■ Collected data entries
### config.mk
export PLATFORM = sky130hd
export DESIGN_NAME = alu_rs
export DESIGN_NICKNAME = d
export VERILOG_FILES = /design/src/rtl/alu_rs.sv
export SDC_FILE = /design/constraint.sdc
export NUM_CORES = 1
export LEC_CHECK = 0
export CORE_ASPECT_RATIO = 1.4
export CORE_MARGIN = 2
export CORE_UTILIZATION = 47
export CTS_CLUSTER_SIZE = 14
export DETAILED_ROUTE_END_ITERATION = 8
export GPL_ROUTABILITY_DRIVEN = 0
export HOLD_SLACK_MARGIN = 0.06
export PLACE_DENSITY = 0.68
export SKIP_LAST_GASP = 1
export SYNTH_ARGS = -nofsm -noshare
export SYNTH_HDL_FRONTEND = slang
export SYNTH_SLANG_ARGS = --single-unit
### constraint.sdc
create_clock -name clk -period 6.7 [get_ports clk]
set_input_delay 1.34 -clock clk [delete_from_list [all_inputs] [get_ports clk]]
set_output_delay 1.34 -clock clk [all_outputs]
set_load 0.01 [all_outputs]
### src/rtl/alu_rs.sv
// Reservation station feeding the integer ALU: buffers renamed micro-ops, snoops the CDB,
// and issues the oldest ready entry into a registered slot. Optional macro: ALU_RS_WAKEUP_BYPASS_EN.
module alu_rs #(
    parameter int DEPTH = 4,
    parameter int TAG_W = 7,
    parameter int ROB_W = 3
) (
    input  logic             clk,
    input  logic             rst,
    input  logic             disp_valid,
    output logic             disp_ready,
    input  logic [4:0]       disp_opcode,
    input  logic [2:0]       disp_funct3,
    input  logic             disp_funct7,
    input  logic             disp_rs1_rdy,
    input  logic             disp_rs2_rdy,
    input  logic [TAG_W-1:0] disp_rs1_tag,
    input  logic [TAG_W-1:0] disp_rs2_tag,
    input  logic [31:0]      disp_rs1_data,
    input  logic [31:0]      disp_rs2_data,
    input  logic [31:0]      disp_imm,
    input  logic [31:0]      disp_pc,
    input  logic [ROB_W-1:0] disp_rob_idx,
    input  logic [TAG_W-1:0] disp_rd,
    input  logic             cdb_valid,
    input  logic [TAG_W-1:0] cdb_tag,
    input  logic [31:0]      cdb_data,
    input  logic             flush,
    output logic             alu_i_valid,
    output logic [4:0]       alu_opcode,
    output logic [2:0]       alu_funct3,
    output logic             alu_funct7,
    output logic [31:0]      alu_rs1_data,
    output logic [31:0]      alu_rs2_data,
    output logic [31:0]      alu_imm,
    output logic [31:0]      alu_pc,
    output logic [ROB_W-1:0] alu_i_rob_idx,
    output logic [TAG_W-1:0] alu_i_rd
);
    localparam int IDX_W = (DEPTH > 1) ? $clog2(DEPTH) : 1;

    logic [DEPTH-1:0] valid, rs1_rdy, rs2_rdy;
    logic [DEPTH-1:0] older [DEPTH];
    logic [4:0]       e_opcode [DEPTH];
    logic [2:0]       e_funct3 [DEPTH];
    logic [DEPTH-1:0] e_funct7;
    logic [TAG_W-1:0] e_rs1_tag [DEPTH];
    logic [TAG_W-1:0] e_rs2_tag [DEPTH];
    logic [31:0]      e_rs1_data [DEPTH];
    logic [31:0]      e_rs2_data [DEPTH];
    logic [31:0]      e_imm [DEPTH];
    logic [31:0]      e_pc [DEPTH];
    logic [ROB_W-1:0] e_rob [DEPTH];
    logic [TAG_W-1:0] e_rd [DEPTH];

    logic [DEPTH-1:0] rs1_wake, rs2_wake, ready, sel;
    logic             sel_found;
    logic [IDX_W-1:0] sel_idx, free_idx;
    logic [31:0]      sel_rs1_data, sel_rs2_data;
    logic             disp_fire, disp_rs1_hit, disp_rs2_hit;

    assign disp_ready   = ~&valid;
    assign disp_fire    = disp_valid && disp_ready && !flush;
    assign disp_rs1_hit = !disp_rs1_rdy && cdb_valid && (cdb_tag == disp_rs1_tag);
    assign disp_rs2_hit = !disp_rs2_rdy && cdb_valid && (cdb_tag == disp_rs2_tag);

    always_comb begin
        rs1_wake = '0;
        rs2_wake = '0;
        ready    = '0;
        for (int i = 0; i < DEPTH; i++) begin
            rs1_wake[i] = valid[i] && !rs1_rdy[i] && cdb_valid && (cdb_tag == e_rs1_tag[i]);
            rs2_wake[i] = valid[i] && !rs2_rdy[i] && cdb_valid && (cdb_tag == e_rs2_tag[i]);
`ifdef ALU_RS_WAKEUP_BYPASS_EN
            ready[i] = valid[i] && (rs1_rdy[i] || rs1_wake[i]) && (rs2_rdy[i] || rs2_wake[i]);
`else
            ready[i] = valid[i] && rs1_rdy[i] && rs2_rdy[i];
`endif
        end
    end

    // older[j][i] set means entry j was dispatched before entry i
    always_comb begin
        sel       = '0;
        sel_found = 1'b0;
        sel_idx   = '0;
        free_idx  = '0;
        for (int i = 0; i < DEPTH; i++) begin
            sel[i] = ready[i];
            for (int j = 0; j < DEPTH; j++) begin
                if (j != i && ready[j] && older[j][i]) sel[i] = 1'b0;
            end
        end
        for (int i = 0; i < DEPTH; i++) begin
            if (sel[i]) begin
                sel_found = 1'b1;
                sel_idx   = IDX_W'(i);
            end
        end
        for (int i = DEPTH - 1; i >= 0; i--) begin
            if (!valid[i]) free_idx = IDX_W'(i);
        end
    end

    always_comb begin
        sel_rs1_data = e_rs1_data[sel_idx];
        sel_rs2_data = e_rs2_data[sel_idx];
`ifdef ALU_RS_WAKEUP_BYPASS_EN
        if (!rs1_rdy[sel_idx]) sel_rs1_data = cdb_data;
        if (!rs2_rdy[sel_idx]) sel_rs2_data = cdb_data;
`endif
    end

    always_ff @(posedge clk or posedge rst) begin
        if (rst) begin
            valid   <= '0;
            rs1_rdy <= '0;
            rs2_rdy <= '0;
        end else if (flush) begin
            valid <= '0;
        end else begin
            for (int i = 0; i < DEPTH; i++) begin
                if (rs1_wake[i]) rs1_rdy[i] <= 1'b1;
                if (rs2_wake[i]) rs2_rdy[i] <= 1'b1;
            end
            if (sel_found) valid[sel_idx] <= 1'b0;
            if (disp_fire) begin
                valid[free_idx]   <= 1'b1;
                rs1_rdy[free_idx] <= disp_rs1_rdy || disp_rs1_hit;
                rs2_rdy[free_idx] <= disp_rs2_rdy || disp_rs2_hit;
            end
        end
    end

    // Payload and age storage need no reset; the valid bits qualify them
    always_ff @(posedge clk) begin
        if (!flush) begin
            for (int i = 0; i < DEPTH; i++) begin
                if (rs1_wake[i]) e_rs1_data[i] <= cdb_data;
                if (rs2_wake[i]) e_rs2_data[i] <= cdb_data;
            end
            if (disp_fire) begin
                e_opcode[free_idx]   <= disp_opcode;
                e_funct3[free_idx]   <= disp_funct3;
                e_funct7[free_idx]   <= disp_funct7;
                e_rs1_tag[free_idx]  <= disp_rs1_tag;
                e_rs2_tag[free_idx]  <= disp_rs2_tag;
                e_rs1_data[free_idx] <= disp_rs1_rdy ? disp_rs1_data : cdb_data;
                e_rs2_data[free_idx] <= disp_rs2_rdy ? disp_rs2_data : cdb_data;
                e_imm[free_idx]      <= disp_imm;
                e_pc[free_idx]       <= disp_pc;
                e_rob[free_idx]      <= disp_rob_idx;
                e_rd[free_idx]       <= disp_rd;
                for (int j = 0; j < DEPTH; j++) older[j][free_idx] <= 1'b1;
                older[free_idx] <= '0;
            end
        end
    end

    always_ff @(posedge clk or posedge rst) begin
        if (rst) begin
            alu_i_valid   <= 1'b0;
            alu_opcode    <= '0;
            alu_funct3    <= '0;
            alu_funct7    <= 1'b0;
            alu_rs1_data  <= '0;
            alu_rs2_data  <= '0;
            alu_imm       <= '0;
            alu_pc        <= '0;
            alu_i_rob_idx <= '0;
            alu_i_rd      <= '0;
        end else if (flush) begin
            alu_i_valid <= 1'b0;
        end else begin
            alu_i_valid <= sel_found;
            if (sel_found) begin
                alu_opcode    <= e_opcode[sel_idx];
                alu_funct3    <= e_funct3[sel_idx];
                alu_funct7    <= e_funct7[sel_idx];
                alu_rs1_data  <= sel_rs1_data;
                alu_rs2_data  <= sel_rs2_data;
                alu_imm       <= e_imm[sel_idx];
                alu_pc        <= e_pc[sel_idx];
                alu_i_rob_idx <= e_rob[sel_idx];
                alu_i_rd      <= e_rd[sel_idx];
            end
        end
    end
endmodule

==> results of run 1 <==
[cell type report]
type | instances | area, sq um | area share, %
antenna | 12 | 30.0 | 0.0731
clock buffer | 117 | 2230 | 5.44
clock inverter | 32 | 335 | 0.817
inverter | 5 | 33.8 | 0.0823
multi-input combinational | 1477 | 9850 | 24.0
sequential | 816 | 23600 | 57.4
tap | 952 | 1190 | 2.90
timing repair buffer | 385 | 3800 | 9.26
[placed cells by master (no fill, tap or decap), types with 23 or more instances in the layout]
| cell type | count |
|---|---|
| clkbuf_1 | 29 |
| nand2_1 | 449 |
| a31oi_1 | 147 |
| nor2_1 | 177 |
| buf_4 | 28 |
| edfxtp_1 | 644 |
| mux2_4 | 90 |
| o21ai_0 | 150 |
| mux2_1 | 31 |
| a31o_1 | 32 |
| mux2_2 | 135 |
| clkdlybuf4s50_1 | 355 |
| dfrtp_1 | 160 |
| clkbuf_16 | 81 |
| a31o_2 | 115 |
| xnor2_1 | 49 |
| nand4_1 | 23 |
[logic make-up after synthesis]
| group | count (synthesis) | share of synthesized area (%) |
|---|---|---|
| xor gates and xnor gates | 70 | 1.79 |
| muxes | 256 | 9.41 |
| buffers and inverters | 176 | 2.68 |
| and+or+nand+nor | 685 | 8.06 |
| AOI/OAI and AO/OA | 466 | 9.13 |
| DFF | 816 | 68.9 |
[stage by stage]
stage	hold slack [ns]	total power, mW
2_1_floorplan	0.422	7.45
3_3_place_gp	0.454	8.87
3_5_place_dp	0.448	8.95
4_1_cts	0.457	13.4
5_1_grt	0.475	13.8
6_report	0.457	13.3
[power by group through the flow]
stage	sequential [mW]	combinational [mW]	clock [mW]
4_1_cts	6.40	2.45	4.53
5_1_grt	6.45	2.62	4.72
3_3_place_gp	6.48	2.40	0
6_report	6.40	2.42	4.45
2_1_floorplan	6.58	0.870	0
3_5_place_dp	6.50	2.45	0
[worst max path at each step]
stage / from / to / slack (ns)
6_report: flush / e_rs1_data[3][16] / 2.55
5_1_grt: flush / e_rs1_data[3][15] / 2.45
4_1_cts: flush / e_rs1_data[3][7] / 2.51
3_5_place_dp: flush / e_rs1_data[3][17] / 1.86
3_3_place_gp: flush / e_rs1_data[3][17] / 1.89
2_1_floorplan: cdb_tag[0] / e_rs2_data[2][0] / 0.94
[worst register-to-register path, stage by stage (launching register included)]
cell	delay, ns
dfrtp_1	0.72
nand4_1	0.31
nand4_4	0.57
buf_4	0.65
buf_4	0.73
o21ai_0	0.29
a31o_2	0.28
a31oi_1	0.16
[state kept, by name, summed over array words and instances (netlist names), 20 cells and up]
name and cells:
e_rs2_data 128, e_rs2_tag 28, alu_imm 32, e_rs1_tag 28, e_opcode 20, alu_pc 32
e_pc 128, alu_rs2_data 32, alu_rs1_data 32, e_rs1_data 128, e_imm 128, e_rd 28
[metal layers]
layer / vias to the layer above / GRT usage [%] / routed length (um)
li1: 9748 / - / -
met1: 11079 / 30.2 / 36600
met2: 756 / 42.9 / 47400
met3: 187 / 5.03 / 6410
met4: 20 / 9.90 / 2790
met5: - / 0 / 132
==> impl_metrics.json, run 1 <==
{
  "post-route-min-period_ns": 4.15,
  "synthTopCellsByCount": "644 x edfxtp_1, 452 x nand2_1, 178 x nor2_1",
  "ctsLongestPathBuffers": 3,
  "path_class": "in2reg",
  "grt_remaining_overflow": 0,
  "first_global_vias": 22578,
  "insertion_delay_ns": 0.64,
  "drtIter0Drc": 1678,
  "switchingPower_mw": 3.44,
  "synth_cell_types": 47,
  "ys_seq_elements": 816,
  "wire_per_inst_um": 24.6,
  "syn-mean-instance-area_sq_um": 13.9,
  "crit_chain": "clkdlybuf4s50_1 > nand3b_4 > or3_4 > inv_4 > nand2_2 > mux2_2",
  "synthFlopType": "edfxtp_1",
  "combPwrFrac_pct": 18.2,
  "cts-resized-gates": 0,
  "final_area_sq_um": 41100,
  "grt_setup_unrepaired": "false",
  "cp.required_ns": 7.08,
  "cp_data_arrival_time_ns": 4.53,
  "reg2reg_slack_ns": 2.89,
  "syn_inst": 2469,
  "drc": 0,
  "cp_top_family": "simple AND/OR/NAND/NOR gates",
  "synth.cell_area_sq_um": 34200,
  "reg2reg_to": "alu_i_rob_idx[2]",
  "status": "complete, no violations",
  "finalCritPeriodShare_pct": 62.0,
  "cts_tree": "yes",
  "max_stage_delay_ns": 0.81,
  "dr.pass1.iters": 5,
  "placed_cells": 3635,
  "tightestPinTransition_ns": 1.21,
  "hold_depth": 2,
  "synthesis.nets": 2676,
  "fillers": 5803,
  "p_clk_share_pct": 33.5,
  "grt_pass1_wl_um": 138000,
  "finalSetupTns_ns": 0,
  "yosysSeqAreaShare_pct": 68.9,
  "pre_cts_ws_ns": 1.86,
  "dpl.hpwl_um": 55200,
  "fmaxAchievable_mhz": 241,
  "p_sw_share_pct": 26.0,
  "synth_edf_count": 644,
  "clkTransAtPathRegs_ns": 0.07,
  "yosysWarnings": 0,
  "avgViaCountPerCell": 5.74,
  "peakVddDrop_mv": 0.195,
  "hold_violations": 0,
  "crit_path_end_kind": "flip-flop",
  "fin_ws_ns": 2.55,
  "crit_path_max_fanout": 40,
  "reg2regPathDepth": 7,
  "maxCapViolCount": 0,
  "p_int_mw": 9.82,
  "slew_viol_final": 0,
  "netlist_top_cells_area": "edfxtp_1 57%, dfrtp_1 12%, nand2_1 5.0%",
  "fin_cells": 3796,
  "port_buffers": 355,
  "setup_viol": 0,
  "clock_skew_ns": 0.0213,
  "seq_power_share_pct": 48.2,
  "holdPathEnd": "older[2][3]",
  "post_cts_buffers": 0,
  "p_leak_nw": 14.4,
  "die_width_um": 232,
  "reg2reg_from": "valid[1]",
  "vias": 21790,
  "drt-total-wl_um": 93300,
  "io_pins": 356,
  "crit_buf_inv": 2,
  "min-delay-path-class": "reg2reg",
  "worstSetupPathDepth": 6,
  "fin_util_pct": 56.7,
  "relSlewSlack_pct": 19.1,
  "antenna_found_initial": 23,
  "cp-start-kind": "input port",
  "place_area_sq_um": 38500,
  "cts_htree_levels": 3,
  "grt_max_degree": 222,
  "die_h_um": 323,
  "die_area_sq_um": 75000,
  "cts.sinks": 816,
  "yosysTopAreaCell": "edfxtp_1",
  "areaGrowthSynthToFinish_pct": 20.0,
  "placementRows": 117,
  "hold_buffers": 0,
  "synth.most_common_cell": "edfxtp_1",
  "numCtsBuffers": 80,
  "design.final.nets": 2972,
  "synth_top_area_share_pct": 56.5,
  "cp_slowest_cell": "nand2_2",
  "p_per_area_nw_per_um2": 323,
  "root_buffer": "clkbuf_16",
  "drive_gt1_share_pct": 18.0,
  "ant_nets": 0,
  "grtUsageTotal_pct": 24.8,
  "synthArstFlopShare_pct": 19.6,
  "min-delay-start": "older[2][3]",
  "initial_core_util_pct": 47.2,
  "coreArea_sq_um": 72500
}
(Power assumes the default switching activity.)
==> inputs of run 2 (changes only) <==
==> constraint.sdc (replaced) <==
create_clock -name clk -period 3.95 [get_ports clk]
set_input_delay 0.79 -clock clk [delete_from_list [all_inputs] [get_ports clk]]
set_output_delay 0.79 -clock clk [all_outputs]
set_load 0.01 [all_outputs]
==> run 2 against run 1 <==
  * Clock skew rose by 0.0087 ns
  * Largest cell class unchanged
  * Hold slack better by 0.020 ns
  * Total power increased by 68%
  * Sequential cell count unchanged
  * Critical path depth unchanged
  * Clock power rose by 63%
  * Clock-buffer cell count fell by 4
  * Via count is 0.51% higher
  * Critical path type unchanged
  * Wire length increased by 0.75%
  * Die area unchanged
  * Highest routed layer unchanged
  * Design area rose by 0.87%
==> impl_metrics.json, run 2 (synthesis gave the netlist of run 1 again) <==
{
  "io_pins": 356,
  "drtIter0Drc": 1848,
  "most-common-layout-cells": "644 x edfxtp_1, 449 x nand2_1, 355 x clkdlybuf4s50_1",
  "reg2reg_to": "alu_imm[2]",
  "die_width_um": 232,
  "grtUsageTotal_pct": 24.8,
  "fin_ws_ns": 1.02,
  "maxCapViolCount": 0,
  "finalSetupTns_ns": 0,
  "hold_ws_ns": 0.476,
  "reg2regPathDepth": 6,
  "min-delay-path-class": "reg2reg",
  "initial_core_util_pct": 47.2,
  "status": "complete, no violations",
  "p_per_area_nw_per_um2": 538,
  "insertion_delay_ns": 0.64,
  "crit_path_end_kind": "flip-flop",
  "grt_max_degree": 212,
  "first_global_vias": 22701,
  "port_buffers": 355,
  "finalCritPeriodShare_pct": 74.2,
  "clkTransAtPathRegs_ns": 0.06,
  "cts.sinks": 816,
  "setup_viol": 0,
  "root_buffer": "clkbuf_16",
  "placed_cells": 3652,
  "die_area_sq_um": 75000,
  "mostFrequentLayoutCell": "edfxtp_1",
  "crit_chain": "clkdlybuf4s50_1 > nand3b_4 > or3_1 > inv_4 > nand2_4 > mux2_4",
  "slew_viol_final": 0,
  "antenna_found_initial": 14,
  "post-route-min-period_ns": 2.93,
  "cp_slowest_cell": "clkdlybuf4s50_1",
  "cp_data_arrival_time_ns": 3.30,
  "min-delay-start": "older[1][0]",
  "post_cts_buffers": 0,
  "grt_pass1_wl_um": 139000,
  "grt_remaining_overflow": 0,
  "relSlewSlack_pct": 15.3,
  "clock_skew_ns": 0.0300,
  "cts_tree": "yes",
  "drt-total-wl_um": 94000,
  "hold_violations": 0,
  "design.final.nets": 2987,
  "dpl.hpwl_um": 54500,
  "hold_buffers": 0,
  "drive_gt1_share_pct": 18.5,
  "reg2reg_slack_ns": 1.13,
  "cp-start-kind": "input port",
  "wire_per_inst_um": 24.7,
  "fillers": 5711,
  "fin_cells": 3800,
  "avgViaCountPerCell": 5.76,
  "pre_cts_ws_ns": 0.422,
  "fmaxAchievable_mhz": 341,
  "drc": 0,
  "coreArea_sq_um": 72500,
  "path_class": "in2reg",
  "hold_depth": 2,
  "holdPathEnd": "older[1][0]",
  "cts-resized-gates": 0,
  "crit_path_max_fanout": 32,
  "grt_setup_unrepaired": "false",
  "tightestPinTransition_ns": 1.27,
  "cts_htree_levels": 3,
  "ant_nets": 0,
  "reg2reg_from": "valid[1]",
  "max_stage_delay_ns": 0.59,
  "placementRows": 117,
  "p_leak_nw": 14.6,
  "dr.pass1.iters": 5,
  "peakVddDrop_mv": 0.343,
  "ctsLongestPathBuffers": 3,
  "numCtsBuffers": 78,
  "vias": 21902,
  "cp.required_ns": 4.32,
  "die_h_um": 323,
  "areaGrowthSynthToFinish_pct": 21.0
}
-- run 2: cell types whose count changed in the layout (fill, tap and decap cells not counted), moves of 4 or more --
cell	delta
buf_12	+25
o41ai_2	-4
inv_6	-4
buf_4	-8
o41ai_4	+4
clkinv_2	+4
diode_2	-9
-- run 2: worst max-delay path by stage --
stage	startpoint	endpoint	slack, ns	depth (start not counted)
after global placement	flush	e_rs1_data[2][12]	0.46	6
final	flush	e_rs1_data[2][11]	1.02	6
after CTS	valid[1]	disp_ready	1.05	2
after detailed placement	flush	e_rs1_data[2][11]	0.42	6
after global routing	flush	e_rs1_data[2][11]	0.95	6
after floorplan	flush	e_rs1_data[1][0]	0.06	3
-- run 2: through the flow --
stage,cell area (sq um),total power [mW],util [%]
after floorplan,34300,12.6,-
after global placement,38900,15.1,53.7
after detailed placement,38900,15.2,53.7
after CTS,41400,22.4,57.1
after global routing,41400,23.1,57.2
final,41400,22.3,57.2
-- run 2: power breakdown --
part	internal [mW]	leakage, nW	switching (mW)
clock network	4.09	1.20	3.19
registers	10.2	7.70	0.608
logic	2.19	5.71	1.98
total	16.5	14.6	5.78
-- run 2: routing by layer --
metal	wire, um	vias to the layer above	GRT usage [%]
met5	126	-	0
met4	2470	18	8.79
met3	6480	171	5.03
met2	47900	766	43.4
met1	37100	11181	30.4
li1	-	9766	-
-- run 2: worst max-delay path: cells and delay by family --
family | cells | cell delay (ns)
muxes | 1 | 0.47
buffers and inverters | 2 | 0.75
and+or+nand+nor | 3 | 1.26
-- run 2: final cells by class --
cell class	instances	area (sq um)	area share, %
inverters	5	30.0	0.0725
diodes	3	7.51	0.0181
well taps	952	1190	2.88
clock inverters	32	267	0.644
clock buffers	113	2200	5.31
flip-flops and latches	816	23600	56.9
multi-input cells	1477	9900	23.9
repair buffers	402	4240	10.2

■ ASSIGNMENT
Please return only the lines above, starting at the line that has "after global placement,38900,15.1,53.7" and ending at the line that has "-- run 2: routing", keeping both and leaving each one unchanged.

■ ANSWER SECTION
after global placement,38900,15.1,53.7
after detailed placement,38900,15.2,53.7
after CTS,41400,22.4,57.1
after global routing,41400,23.1,57.2
final,41400,22.3,57.2
-- run 2: power breakdown --
part	internal [mW]	leakage, nW	switching (mW)
clock network	4.09	1.20	3.19
registers	10.2	7.70	0.608
logic	2.19	5.71	1.98
total	16.5	14.6	5.78
-- run 2: routing by layer --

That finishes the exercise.